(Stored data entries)
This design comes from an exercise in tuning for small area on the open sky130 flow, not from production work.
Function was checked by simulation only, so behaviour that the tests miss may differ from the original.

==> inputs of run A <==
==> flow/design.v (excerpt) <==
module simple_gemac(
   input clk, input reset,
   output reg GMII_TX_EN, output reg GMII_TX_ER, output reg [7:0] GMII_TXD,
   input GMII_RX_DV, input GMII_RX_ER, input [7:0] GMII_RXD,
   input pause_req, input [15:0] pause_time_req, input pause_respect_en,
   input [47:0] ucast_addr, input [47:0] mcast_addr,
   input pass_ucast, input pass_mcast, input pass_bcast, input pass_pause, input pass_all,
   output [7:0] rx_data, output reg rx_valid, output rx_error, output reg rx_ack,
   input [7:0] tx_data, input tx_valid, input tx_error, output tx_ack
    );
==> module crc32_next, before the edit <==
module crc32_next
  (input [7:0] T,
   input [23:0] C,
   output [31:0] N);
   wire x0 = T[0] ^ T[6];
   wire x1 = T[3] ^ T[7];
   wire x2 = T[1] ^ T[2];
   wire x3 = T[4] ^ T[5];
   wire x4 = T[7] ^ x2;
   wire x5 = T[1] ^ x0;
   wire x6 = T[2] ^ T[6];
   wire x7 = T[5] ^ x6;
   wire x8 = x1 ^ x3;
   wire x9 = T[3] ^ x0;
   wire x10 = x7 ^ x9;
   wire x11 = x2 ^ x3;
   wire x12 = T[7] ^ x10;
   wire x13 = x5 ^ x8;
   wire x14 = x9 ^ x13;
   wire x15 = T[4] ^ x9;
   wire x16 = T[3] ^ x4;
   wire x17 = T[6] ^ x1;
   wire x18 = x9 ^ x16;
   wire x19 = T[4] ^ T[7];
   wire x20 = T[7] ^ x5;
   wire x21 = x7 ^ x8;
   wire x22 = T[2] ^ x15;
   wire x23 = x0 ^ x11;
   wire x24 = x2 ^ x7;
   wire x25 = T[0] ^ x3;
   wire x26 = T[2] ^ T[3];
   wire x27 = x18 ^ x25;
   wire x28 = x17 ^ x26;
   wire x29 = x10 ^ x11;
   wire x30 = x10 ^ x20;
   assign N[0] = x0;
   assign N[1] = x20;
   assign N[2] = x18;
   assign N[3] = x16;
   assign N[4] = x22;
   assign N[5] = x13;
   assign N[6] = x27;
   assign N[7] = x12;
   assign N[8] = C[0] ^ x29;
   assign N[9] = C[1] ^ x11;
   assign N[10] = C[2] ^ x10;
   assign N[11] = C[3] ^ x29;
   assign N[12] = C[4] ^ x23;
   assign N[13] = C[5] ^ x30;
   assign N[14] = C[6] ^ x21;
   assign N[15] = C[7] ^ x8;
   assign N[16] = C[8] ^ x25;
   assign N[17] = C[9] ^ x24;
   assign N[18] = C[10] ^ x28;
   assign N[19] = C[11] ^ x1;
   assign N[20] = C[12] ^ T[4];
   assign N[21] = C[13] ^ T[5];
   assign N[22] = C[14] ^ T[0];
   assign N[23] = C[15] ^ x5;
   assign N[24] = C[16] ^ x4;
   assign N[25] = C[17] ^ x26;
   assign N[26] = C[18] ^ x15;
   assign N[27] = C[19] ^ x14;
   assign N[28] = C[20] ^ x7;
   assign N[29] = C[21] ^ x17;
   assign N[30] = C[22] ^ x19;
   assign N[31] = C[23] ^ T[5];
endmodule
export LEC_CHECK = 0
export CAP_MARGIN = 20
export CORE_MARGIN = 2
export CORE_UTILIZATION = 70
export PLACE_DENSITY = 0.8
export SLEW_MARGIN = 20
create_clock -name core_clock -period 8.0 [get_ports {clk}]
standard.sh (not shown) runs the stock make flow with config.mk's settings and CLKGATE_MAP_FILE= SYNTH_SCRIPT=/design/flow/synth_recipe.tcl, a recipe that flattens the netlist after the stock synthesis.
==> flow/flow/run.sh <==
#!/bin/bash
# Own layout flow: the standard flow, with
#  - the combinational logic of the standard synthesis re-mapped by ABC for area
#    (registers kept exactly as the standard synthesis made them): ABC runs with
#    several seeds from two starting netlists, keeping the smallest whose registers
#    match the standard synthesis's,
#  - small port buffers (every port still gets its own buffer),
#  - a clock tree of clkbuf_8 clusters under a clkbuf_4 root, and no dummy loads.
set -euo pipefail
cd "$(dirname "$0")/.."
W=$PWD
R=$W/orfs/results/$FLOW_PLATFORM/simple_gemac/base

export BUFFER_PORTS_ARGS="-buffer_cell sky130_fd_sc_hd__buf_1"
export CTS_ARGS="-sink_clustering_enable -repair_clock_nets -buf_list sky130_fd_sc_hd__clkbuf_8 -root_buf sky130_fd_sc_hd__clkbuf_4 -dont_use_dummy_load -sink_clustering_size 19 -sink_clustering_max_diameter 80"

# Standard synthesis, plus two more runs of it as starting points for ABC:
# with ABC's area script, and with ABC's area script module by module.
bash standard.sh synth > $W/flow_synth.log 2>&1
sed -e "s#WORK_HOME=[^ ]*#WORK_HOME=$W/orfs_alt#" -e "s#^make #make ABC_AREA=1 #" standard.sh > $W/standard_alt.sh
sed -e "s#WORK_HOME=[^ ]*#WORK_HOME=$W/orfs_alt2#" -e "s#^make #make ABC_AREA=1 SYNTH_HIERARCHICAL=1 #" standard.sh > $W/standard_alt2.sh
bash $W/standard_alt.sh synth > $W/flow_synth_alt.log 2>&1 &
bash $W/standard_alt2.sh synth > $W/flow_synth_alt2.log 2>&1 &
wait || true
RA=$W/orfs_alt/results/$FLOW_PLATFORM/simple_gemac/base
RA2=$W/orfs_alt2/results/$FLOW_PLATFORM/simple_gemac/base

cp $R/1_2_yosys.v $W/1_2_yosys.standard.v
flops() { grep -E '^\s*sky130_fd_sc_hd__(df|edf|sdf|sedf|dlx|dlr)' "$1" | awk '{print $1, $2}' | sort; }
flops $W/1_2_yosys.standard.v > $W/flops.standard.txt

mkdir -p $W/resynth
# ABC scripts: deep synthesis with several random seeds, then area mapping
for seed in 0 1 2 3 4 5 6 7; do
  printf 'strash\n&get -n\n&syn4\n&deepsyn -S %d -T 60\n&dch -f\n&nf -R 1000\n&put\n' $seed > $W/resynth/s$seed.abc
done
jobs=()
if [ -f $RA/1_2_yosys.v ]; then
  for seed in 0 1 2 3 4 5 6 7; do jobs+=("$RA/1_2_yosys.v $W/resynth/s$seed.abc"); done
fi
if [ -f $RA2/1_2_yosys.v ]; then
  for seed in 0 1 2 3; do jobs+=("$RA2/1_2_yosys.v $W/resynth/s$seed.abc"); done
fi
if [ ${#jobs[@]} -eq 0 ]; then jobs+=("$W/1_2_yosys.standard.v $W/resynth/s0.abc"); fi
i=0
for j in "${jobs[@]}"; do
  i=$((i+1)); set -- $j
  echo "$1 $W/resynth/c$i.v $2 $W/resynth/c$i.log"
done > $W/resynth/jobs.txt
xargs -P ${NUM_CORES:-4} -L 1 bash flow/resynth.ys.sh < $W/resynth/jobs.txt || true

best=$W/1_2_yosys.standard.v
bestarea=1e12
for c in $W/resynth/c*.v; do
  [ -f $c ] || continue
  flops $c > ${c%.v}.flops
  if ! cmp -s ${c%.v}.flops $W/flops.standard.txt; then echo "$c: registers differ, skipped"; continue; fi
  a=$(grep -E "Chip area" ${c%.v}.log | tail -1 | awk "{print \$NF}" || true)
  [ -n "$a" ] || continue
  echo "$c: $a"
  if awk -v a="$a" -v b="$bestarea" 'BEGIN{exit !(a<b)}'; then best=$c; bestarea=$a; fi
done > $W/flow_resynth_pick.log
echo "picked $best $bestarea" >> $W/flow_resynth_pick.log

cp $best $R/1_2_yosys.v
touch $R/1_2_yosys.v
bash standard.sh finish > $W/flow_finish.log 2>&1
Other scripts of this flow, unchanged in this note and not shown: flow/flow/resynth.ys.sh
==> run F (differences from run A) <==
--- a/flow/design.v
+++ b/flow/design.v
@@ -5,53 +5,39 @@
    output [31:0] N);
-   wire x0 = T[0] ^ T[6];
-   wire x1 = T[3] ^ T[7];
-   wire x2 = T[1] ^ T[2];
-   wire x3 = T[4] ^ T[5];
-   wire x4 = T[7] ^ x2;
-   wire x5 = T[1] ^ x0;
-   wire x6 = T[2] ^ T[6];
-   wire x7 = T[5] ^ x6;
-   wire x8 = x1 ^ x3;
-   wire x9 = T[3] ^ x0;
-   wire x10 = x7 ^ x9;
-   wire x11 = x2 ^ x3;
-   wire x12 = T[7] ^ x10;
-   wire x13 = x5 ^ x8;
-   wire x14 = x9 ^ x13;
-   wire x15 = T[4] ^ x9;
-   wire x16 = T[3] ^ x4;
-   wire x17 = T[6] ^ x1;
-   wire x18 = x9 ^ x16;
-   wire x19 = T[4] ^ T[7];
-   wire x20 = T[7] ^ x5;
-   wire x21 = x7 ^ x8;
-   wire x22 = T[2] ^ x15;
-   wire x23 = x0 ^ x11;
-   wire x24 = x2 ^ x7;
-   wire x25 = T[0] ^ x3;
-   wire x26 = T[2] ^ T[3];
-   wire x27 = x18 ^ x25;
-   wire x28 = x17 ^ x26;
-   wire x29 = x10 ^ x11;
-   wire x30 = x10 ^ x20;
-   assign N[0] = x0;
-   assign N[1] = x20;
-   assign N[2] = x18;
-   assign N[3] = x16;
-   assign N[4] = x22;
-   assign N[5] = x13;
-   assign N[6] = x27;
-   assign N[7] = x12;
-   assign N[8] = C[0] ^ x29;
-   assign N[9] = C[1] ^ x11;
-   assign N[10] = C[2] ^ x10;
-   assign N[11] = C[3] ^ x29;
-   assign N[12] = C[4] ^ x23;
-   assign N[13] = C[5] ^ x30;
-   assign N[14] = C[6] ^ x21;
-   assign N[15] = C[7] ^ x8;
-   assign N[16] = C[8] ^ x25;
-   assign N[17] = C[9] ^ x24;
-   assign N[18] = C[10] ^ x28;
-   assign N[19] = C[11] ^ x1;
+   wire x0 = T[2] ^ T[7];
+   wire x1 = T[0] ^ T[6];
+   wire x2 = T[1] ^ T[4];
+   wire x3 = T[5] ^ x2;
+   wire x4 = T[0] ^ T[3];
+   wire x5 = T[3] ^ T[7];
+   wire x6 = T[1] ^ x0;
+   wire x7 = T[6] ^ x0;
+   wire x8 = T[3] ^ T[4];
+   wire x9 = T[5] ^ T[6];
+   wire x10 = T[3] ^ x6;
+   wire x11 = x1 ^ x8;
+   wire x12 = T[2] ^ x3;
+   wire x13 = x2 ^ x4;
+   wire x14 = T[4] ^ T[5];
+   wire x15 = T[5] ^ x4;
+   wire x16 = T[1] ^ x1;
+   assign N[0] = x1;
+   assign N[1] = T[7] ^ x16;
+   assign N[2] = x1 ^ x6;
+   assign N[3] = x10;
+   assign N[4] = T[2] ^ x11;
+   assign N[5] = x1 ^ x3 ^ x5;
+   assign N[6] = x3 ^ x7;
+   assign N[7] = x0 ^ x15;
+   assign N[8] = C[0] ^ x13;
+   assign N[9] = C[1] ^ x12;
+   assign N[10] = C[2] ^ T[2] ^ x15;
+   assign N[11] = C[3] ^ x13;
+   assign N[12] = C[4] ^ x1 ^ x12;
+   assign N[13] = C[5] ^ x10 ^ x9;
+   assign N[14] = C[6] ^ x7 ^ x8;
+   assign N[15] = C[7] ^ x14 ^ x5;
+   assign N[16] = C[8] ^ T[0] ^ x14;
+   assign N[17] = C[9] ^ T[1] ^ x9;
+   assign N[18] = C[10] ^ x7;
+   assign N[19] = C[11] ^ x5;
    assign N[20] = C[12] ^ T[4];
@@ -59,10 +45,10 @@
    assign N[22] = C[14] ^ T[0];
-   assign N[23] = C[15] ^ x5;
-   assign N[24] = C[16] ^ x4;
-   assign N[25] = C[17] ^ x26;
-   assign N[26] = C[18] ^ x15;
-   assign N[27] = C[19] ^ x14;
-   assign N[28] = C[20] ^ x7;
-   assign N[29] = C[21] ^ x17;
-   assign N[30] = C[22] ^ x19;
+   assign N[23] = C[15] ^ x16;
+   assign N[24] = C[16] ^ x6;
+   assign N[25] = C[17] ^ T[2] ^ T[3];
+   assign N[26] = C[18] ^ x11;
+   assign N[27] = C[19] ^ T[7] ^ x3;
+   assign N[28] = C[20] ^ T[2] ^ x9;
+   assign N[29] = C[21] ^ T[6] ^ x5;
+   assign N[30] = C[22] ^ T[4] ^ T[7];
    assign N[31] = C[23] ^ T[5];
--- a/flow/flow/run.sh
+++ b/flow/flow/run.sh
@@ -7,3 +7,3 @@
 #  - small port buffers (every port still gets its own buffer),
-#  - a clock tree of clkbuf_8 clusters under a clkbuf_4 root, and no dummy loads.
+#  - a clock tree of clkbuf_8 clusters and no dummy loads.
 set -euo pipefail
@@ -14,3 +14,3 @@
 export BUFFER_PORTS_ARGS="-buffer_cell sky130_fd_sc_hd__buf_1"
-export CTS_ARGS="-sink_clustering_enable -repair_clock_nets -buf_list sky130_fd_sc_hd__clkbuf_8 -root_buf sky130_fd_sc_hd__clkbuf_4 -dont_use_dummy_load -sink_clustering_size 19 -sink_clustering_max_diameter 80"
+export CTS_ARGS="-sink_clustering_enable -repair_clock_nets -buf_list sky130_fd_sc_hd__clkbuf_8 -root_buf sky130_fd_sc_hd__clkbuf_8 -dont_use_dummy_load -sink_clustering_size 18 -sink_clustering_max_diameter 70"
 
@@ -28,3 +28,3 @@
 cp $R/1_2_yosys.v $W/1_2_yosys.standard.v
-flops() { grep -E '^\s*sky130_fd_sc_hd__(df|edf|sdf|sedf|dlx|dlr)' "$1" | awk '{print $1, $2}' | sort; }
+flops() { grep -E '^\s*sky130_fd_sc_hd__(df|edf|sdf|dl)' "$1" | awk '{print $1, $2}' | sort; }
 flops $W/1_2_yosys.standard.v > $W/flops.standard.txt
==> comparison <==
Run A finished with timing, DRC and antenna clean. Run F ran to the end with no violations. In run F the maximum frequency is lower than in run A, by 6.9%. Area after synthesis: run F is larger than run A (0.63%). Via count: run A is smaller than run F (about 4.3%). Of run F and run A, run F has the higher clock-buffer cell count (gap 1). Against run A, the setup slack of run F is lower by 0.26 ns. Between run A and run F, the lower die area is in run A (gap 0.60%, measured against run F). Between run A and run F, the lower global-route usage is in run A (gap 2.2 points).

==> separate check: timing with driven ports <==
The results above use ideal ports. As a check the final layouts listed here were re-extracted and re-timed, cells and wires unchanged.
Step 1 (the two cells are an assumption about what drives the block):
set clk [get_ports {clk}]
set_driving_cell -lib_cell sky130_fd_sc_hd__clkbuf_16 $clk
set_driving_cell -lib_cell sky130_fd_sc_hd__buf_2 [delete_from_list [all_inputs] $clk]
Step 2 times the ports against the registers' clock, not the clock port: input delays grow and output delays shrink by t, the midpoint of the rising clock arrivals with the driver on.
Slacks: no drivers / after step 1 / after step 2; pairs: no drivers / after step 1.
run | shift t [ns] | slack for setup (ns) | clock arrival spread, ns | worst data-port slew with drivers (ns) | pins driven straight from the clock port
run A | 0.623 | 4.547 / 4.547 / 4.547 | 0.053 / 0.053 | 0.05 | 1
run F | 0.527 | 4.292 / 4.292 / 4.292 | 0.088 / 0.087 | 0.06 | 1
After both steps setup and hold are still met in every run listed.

Work required: An answer consisting of the number alone is required: how many lines in the entries hold the string "every"?

Response for this exercise: 3